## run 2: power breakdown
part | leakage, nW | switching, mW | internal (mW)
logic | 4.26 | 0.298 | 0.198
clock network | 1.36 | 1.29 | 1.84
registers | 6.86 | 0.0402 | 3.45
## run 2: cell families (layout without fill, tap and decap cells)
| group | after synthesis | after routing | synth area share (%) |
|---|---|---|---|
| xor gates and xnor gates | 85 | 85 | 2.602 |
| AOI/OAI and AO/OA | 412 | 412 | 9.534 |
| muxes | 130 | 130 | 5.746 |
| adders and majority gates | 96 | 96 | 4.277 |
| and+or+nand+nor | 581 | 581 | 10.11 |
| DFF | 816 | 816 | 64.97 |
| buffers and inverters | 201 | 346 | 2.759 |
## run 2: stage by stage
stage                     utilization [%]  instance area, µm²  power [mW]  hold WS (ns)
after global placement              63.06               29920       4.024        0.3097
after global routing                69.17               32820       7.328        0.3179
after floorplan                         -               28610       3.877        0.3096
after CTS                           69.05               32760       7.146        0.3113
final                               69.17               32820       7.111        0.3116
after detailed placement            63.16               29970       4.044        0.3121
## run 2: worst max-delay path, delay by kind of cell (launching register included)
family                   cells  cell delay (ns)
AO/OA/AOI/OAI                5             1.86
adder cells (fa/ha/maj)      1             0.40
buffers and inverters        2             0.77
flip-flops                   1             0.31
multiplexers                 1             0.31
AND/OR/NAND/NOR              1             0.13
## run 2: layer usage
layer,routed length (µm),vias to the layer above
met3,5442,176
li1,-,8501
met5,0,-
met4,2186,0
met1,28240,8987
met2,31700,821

- _WHAT THIS TASK INVOLVES_
In full and without alteration, retype the entries above.

- _ANSWER SPACE_
## run 2: power breakdown
part | leakage, nW | switching, mW | internal (mW)
logic | 4.26 | 0.298 | 0.198
clock network | 1.36 | 1.29 | 1.84
registers | 6.86 | 0.0402 | 3.45
## run 2: cell families (layout without fill, tap and decap cells)
| group | after synthesis | after routing | synth area share (%) |
|---|---|---|---|
| xor gates and xnor gates | 85 | 85 | 2.602 |
| AOI/OAI and AO/OA | 412 | 412 | 9.534 |
| muxes | 130 | 130 | 5.746 |
| adders and majority gates | 96 | 96 | 4.277 |
| and+or+nand+nor | 581 | 581 | 10.11 |
| DFF | 816 | 816 | 64.97 |
| buffers and inverters | 201 | 346 | 2.759 |
## run 2: stage by stage
stage                     utilization [%]  instance area, µm²  power [mW]  hold WS (ns)
after global placement              63.06               29920       4.024        0.3097
after global routing                69.17               32820       7.328        0.3179
after floorplan                         -               28610       3.877        0.3096
after CTS                           69.05               32760       7.146        0.3113
final                               69.17               32820       7.111        0.3116
after detailed placement            63.16               29970       4.044        0.3121
## run 2: worst max-delay path, delay by kind of cell (launching register included)
family                   cells  cell delay (ns)
AO/OA/AOI/OAI                5             1.86
adder cells (fa/ha/maj)      1             0.40
buffers and inverters        2             0.77
flip-flops                   1             0.31
multiplexers                 1             0.31
AND/OR/NAND/NOR              1             0.13
## run 2: layer usage
layer,routed length (µm),vias to the layer above
met3,5442,176
li1,-,8501
met5,0,-
met4,2186,0
met1,28240,8987
met2,31700,821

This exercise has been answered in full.